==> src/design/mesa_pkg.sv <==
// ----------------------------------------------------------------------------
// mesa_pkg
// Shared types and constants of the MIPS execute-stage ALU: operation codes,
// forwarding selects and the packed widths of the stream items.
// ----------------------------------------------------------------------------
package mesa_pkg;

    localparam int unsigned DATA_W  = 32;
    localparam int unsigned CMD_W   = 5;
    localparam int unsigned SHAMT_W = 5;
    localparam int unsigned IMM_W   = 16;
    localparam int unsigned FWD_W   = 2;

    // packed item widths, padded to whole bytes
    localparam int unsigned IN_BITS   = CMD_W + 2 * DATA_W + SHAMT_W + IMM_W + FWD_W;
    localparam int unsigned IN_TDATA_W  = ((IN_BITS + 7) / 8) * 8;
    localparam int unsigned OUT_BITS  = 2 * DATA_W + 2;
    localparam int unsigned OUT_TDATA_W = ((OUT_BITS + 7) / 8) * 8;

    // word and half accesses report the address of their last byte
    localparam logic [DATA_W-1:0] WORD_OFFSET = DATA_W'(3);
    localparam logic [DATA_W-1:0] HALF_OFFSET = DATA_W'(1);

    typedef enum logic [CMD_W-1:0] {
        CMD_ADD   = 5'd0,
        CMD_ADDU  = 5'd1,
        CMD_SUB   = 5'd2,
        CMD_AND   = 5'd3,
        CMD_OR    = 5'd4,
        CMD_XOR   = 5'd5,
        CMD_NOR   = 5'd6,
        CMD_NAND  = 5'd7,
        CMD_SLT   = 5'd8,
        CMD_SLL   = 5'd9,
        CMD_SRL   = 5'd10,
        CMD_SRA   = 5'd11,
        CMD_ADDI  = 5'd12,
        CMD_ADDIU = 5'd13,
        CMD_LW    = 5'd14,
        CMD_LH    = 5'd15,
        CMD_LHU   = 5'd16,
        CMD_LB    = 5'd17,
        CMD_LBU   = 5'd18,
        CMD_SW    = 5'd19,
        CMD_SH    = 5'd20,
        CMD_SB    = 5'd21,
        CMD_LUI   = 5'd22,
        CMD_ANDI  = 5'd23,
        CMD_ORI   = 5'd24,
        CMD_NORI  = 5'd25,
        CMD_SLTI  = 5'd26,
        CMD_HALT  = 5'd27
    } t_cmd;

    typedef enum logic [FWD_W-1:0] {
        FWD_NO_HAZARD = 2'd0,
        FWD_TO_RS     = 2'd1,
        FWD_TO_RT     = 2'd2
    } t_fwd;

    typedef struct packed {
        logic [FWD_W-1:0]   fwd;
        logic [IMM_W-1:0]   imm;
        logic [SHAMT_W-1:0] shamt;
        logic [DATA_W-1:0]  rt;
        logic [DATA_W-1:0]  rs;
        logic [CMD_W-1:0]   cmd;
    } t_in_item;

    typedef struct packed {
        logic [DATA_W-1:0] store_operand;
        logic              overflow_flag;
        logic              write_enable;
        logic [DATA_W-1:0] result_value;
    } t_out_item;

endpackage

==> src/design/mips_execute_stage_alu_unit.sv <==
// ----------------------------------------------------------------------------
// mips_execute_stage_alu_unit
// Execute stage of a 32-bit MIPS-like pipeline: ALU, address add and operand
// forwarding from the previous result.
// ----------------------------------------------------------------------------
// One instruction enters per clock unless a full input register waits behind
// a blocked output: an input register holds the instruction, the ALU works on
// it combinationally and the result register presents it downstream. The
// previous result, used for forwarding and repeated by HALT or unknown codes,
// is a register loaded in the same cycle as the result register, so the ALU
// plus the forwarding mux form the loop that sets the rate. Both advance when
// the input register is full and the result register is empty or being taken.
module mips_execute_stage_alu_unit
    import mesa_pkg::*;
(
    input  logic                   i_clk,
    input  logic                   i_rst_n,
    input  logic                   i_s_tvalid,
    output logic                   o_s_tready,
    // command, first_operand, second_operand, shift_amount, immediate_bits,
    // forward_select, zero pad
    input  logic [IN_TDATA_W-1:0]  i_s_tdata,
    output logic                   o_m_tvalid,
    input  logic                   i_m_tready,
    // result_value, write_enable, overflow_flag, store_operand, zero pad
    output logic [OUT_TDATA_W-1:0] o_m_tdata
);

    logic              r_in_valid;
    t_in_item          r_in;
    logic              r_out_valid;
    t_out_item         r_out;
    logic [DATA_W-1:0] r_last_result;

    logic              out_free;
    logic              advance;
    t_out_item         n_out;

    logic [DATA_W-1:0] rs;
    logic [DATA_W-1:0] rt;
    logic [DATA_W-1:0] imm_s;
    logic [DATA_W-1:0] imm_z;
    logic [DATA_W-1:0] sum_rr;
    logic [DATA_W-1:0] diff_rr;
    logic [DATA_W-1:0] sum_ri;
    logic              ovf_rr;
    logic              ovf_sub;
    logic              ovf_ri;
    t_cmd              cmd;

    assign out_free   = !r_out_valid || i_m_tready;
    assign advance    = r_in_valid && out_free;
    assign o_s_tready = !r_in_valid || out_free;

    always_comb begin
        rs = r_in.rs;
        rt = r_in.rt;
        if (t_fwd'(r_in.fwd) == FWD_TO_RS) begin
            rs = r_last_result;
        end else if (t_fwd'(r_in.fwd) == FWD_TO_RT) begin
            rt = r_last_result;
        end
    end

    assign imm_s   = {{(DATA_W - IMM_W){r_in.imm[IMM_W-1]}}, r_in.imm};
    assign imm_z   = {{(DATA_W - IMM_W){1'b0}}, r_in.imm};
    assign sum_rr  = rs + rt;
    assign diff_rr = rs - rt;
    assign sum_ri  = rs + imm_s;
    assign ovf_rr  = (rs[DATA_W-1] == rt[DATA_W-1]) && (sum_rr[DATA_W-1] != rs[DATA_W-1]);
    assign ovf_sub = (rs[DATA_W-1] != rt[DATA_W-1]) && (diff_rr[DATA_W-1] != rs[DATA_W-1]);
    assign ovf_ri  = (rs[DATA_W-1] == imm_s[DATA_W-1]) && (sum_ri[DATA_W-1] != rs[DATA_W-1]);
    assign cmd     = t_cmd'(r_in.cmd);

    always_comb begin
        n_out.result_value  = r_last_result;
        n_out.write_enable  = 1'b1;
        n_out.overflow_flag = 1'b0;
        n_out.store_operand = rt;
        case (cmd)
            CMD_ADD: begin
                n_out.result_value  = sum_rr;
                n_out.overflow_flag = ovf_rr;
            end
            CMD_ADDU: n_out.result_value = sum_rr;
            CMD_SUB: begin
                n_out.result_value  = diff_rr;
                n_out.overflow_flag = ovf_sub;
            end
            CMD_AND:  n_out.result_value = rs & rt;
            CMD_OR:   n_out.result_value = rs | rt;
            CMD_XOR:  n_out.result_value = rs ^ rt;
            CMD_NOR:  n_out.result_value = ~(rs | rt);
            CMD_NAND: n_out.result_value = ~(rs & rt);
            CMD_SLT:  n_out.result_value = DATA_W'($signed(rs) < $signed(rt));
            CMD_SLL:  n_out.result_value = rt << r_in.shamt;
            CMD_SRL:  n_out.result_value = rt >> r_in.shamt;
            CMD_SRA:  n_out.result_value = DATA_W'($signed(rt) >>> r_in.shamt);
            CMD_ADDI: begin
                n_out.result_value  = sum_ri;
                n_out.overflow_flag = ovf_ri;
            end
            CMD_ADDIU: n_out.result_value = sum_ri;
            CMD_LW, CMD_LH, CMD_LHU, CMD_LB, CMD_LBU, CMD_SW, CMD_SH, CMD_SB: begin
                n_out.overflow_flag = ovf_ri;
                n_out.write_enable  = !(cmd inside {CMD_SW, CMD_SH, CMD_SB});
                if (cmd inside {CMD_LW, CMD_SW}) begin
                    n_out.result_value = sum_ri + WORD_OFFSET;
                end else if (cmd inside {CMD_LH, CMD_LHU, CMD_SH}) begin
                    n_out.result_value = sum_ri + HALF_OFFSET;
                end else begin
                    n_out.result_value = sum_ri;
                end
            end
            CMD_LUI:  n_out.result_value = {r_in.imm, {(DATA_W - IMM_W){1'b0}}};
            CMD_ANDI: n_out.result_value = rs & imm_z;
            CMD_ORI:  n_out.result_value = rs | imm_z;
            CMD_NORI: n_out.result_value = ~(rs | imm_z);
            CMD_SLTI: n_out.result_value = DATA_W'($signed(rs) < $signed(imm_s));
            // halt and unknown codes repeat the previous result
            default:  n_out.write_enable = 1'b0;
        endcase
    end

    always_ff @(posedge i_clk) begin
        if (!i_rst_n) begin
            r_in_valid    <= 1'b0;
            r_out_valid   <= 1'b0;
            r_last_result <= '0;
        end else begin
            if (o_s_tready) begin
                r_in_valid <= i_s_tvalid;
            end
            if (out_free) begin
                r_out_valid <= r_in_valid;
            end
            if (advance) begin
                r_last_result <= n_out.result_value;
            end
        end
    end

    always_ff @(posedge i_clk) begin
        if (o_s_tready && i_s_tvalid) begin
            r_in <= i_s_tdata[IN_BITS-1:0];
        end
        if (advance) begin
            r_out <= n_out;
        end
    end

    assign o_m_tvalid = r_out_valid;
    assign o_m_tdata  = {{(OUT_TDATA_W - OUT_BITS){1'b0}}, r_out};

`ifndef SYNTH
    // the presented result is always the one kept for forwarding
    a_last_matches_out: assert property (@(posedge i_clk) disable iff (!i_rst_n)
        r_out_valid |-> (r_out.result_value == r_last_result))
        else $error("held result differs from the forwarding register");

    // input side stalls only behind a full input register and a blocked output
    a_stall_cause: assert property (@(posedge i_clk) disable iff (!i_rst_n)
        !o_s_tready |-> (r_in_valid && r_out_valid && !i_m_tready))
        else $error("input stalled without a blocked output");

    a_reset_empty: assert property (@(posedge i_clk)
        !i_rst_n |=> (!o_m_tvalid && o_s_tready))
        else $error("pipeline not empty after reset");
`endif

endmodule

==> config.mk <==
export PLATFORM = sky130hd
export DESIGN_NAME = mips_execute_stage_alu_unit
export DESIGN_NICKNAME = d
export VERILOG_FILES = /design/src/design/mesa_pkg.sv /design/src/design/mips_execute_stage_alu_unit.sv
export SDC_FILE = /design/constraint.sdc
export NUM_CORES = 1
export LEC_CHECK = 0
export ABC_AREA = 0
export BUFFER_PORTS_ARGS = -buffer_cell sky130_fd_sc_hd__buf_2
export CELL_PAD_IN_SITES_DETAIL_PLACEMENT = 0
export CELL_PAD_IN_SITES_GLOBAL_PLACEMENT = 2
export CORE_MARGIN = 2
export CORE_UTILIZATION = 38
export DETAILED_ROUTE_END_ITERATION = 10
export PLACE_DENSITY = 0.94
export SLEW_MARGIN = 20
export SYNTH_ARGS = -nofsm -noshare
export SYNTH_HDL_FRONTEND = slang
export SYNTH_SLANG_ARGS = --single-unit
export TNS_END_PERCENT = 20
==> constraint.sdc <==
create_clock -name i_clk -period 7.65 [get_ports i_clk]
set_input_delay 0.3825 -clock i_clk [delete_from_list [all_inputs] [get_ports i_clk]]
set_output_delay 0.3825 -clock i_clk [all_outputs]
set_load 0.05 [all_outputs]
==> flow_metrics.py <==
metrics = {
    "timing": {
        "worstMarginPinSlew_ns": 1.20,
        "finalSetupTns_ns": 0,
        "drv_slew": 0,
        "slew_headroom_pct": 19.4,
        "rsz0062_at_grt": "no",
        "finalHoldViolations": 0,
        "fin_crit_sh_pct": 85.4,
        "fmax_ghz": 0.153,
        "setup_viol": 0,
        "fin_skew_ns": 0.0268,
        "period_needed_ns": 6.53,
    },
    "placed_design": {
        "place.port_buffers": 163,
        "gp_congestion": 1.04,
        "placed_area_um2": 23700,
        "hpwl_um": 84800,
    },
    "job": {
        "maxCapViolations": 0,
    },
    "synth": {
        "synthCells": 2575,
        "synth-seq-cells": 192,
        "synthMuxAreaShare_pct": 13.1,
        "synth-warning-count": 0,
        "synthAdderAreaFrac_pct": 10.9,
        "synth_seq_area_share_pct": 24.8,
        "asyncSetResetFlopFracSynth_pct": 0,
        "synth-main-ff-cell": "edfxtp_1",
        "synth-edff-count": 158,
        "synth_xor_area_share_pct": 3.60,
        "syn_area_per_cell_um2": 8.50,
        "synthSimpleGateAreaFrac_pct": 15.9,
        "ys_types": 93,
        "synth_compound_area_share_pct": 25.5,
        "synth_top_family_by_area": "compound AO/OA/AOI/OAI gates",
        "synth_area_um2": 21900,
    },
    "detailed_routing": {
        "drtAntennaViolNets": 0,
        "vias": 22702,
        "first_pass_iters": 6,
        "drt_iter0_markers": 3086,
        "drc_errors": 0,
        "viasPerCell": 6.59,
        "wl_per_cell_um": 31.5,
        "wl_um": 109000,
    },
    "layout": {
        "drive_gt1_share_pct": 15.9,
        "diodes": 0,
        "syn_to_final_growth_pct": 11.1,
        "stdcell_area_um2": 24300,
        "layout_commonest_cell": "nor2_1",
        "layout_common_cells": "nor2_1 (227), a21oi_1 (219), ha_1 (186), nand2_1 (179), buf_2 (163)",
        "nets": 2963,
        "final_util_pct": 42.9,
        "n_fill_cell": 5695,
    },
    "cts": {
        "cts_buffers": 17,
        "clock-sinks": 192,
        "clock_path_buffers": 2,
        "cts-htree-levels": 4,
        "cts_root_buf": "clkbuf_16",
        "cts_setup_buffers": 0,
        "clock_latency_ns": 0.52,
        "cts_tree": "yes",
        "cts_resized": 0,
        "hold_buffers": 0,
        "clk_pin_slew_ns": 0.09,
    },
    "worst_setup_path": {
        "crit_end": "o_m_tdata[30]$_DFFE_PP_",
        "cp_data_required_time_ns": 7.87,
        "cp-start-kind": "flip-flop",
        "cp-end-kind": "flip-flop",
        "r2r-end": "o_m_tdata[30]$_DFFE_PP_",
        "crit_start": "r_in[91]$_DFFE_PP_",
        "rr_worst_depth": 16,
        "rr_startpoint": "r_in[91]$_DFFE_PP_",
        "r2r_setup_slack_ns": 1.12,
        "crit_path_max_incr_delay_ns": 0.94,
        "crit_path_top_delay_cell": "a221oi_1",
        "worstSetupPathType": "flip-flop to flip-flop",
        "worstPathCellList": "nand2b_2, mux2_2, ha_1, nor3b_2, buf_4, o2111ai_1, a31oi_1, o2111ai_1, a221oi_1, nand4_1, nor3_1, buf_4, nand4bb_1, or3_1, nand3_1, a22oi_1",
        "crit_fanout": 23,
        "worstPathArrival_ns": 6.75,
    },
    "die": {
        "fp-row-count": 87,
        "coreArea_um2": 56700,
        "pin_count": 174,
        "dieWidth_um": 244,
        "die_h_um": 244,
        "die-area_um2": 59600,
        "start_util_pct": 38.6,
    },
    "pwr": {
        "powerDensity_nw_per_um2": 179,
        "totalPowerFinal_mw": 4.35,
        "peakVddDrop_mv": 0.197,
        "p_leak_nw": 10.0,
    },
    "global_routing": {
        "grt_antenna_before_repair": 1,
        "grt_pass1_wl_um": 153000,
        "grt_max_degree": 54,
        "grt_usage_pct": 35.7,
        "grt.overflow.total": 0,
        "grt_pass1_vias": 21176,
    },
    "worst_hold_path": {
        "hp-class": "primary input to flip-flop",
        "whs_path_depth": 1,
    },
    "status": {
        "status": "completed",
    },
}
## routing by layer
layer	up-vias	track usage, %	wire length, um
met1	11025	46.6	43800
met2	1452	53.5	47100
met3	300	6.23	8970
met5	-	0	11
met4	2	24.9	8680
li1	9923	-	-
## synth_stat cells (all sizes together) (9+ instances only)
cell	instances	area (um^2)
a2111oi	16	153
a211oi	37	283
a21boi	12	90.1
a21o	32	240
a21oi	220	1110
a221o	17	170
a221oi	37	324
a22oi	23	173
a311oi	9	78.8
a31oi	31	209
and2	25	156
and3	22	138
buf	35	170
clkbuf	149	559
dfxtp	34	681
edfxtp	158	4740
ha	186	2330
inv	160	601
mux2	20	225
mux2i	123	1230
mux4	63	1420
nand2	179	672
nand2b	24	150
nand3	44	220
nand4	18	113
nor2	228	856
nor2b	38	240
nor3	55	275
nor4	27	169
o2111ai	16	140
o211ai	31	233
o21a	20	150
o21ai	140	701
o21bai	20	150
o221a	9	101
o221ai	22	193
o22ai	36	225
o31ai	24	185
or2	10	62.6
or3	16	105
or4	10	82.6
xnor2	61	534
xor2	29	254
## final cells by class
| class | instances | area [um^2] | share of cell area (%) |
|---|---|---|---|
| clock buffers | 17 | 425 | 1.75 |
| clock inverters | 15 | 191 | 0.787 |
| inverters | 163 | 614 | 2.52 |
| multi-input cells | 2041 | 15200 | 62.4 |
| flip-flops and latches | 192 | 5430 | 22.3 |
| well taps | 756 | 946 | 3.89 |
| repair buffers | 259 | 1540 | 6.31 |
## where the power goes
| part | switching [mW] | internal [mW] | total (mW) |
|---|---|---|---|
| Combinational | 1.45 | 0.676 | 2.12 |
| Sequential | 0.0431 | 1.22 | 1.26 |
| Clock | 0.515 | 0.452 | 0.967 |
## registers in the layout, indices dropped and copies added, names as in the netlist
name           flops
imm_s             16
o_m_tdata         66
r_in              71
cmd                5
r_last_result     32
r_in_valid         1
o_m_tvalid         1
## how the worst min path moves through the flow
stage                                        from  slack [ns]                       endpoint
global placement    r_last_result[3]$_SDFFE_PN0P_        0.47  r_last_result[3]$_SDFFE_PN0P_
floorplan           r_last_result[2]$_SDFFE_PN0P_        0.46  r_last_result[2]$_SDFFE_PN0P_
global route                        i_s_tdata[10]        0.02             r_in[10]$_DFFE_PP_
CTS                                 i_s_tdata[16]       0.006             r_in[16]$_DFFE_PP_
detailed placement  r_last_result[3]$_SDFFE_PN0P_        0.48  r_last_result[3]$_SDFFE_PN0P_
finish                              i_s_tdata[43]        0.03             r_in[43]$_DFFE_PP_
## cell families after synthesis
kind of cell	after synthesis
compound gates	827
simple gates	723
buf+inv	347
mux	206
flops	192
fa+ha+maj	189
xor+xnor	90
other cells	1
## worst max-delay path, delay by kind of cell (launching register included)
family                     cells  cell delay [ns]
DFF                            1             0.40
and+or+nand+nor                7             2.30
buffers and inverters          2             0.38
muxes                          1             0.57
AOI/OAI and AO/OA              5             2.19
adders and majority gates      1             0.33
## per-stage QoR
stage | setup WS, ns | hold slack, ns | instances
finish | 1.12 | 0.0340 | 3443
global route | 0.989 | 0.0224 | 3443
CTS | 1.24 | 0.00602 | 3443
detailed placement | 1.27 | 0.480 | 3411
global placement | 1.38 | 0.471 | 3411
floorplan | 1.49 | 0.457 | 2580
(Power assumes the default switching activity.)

***

- Exercise:
Exact reproduction is required: output the lines from the start of the entries above through the line with "to whole bytes".

- Result:
==> src/design/mesa_pkg.sv <==
// ----------------------------------------------------------------------------
// mesa_pkg
// Shared types and constants of the MIPS execute-stage ALU: operation codes,
// forwarding selects and the packed widths of the stream items.
// ----------------------------------------------------------------------------
package mesa_pkg;

    localparam int unsigned DATA_W  = 32;
    localparam int unsigned CMD_W   = 5;
    localparam int unsigned SHAMT_W = 5;
    localparam int unsigned IMM_W   = 16;
    localparam int unsigned FWD_W   = 2;

    // packed item widths, padded to whole bytes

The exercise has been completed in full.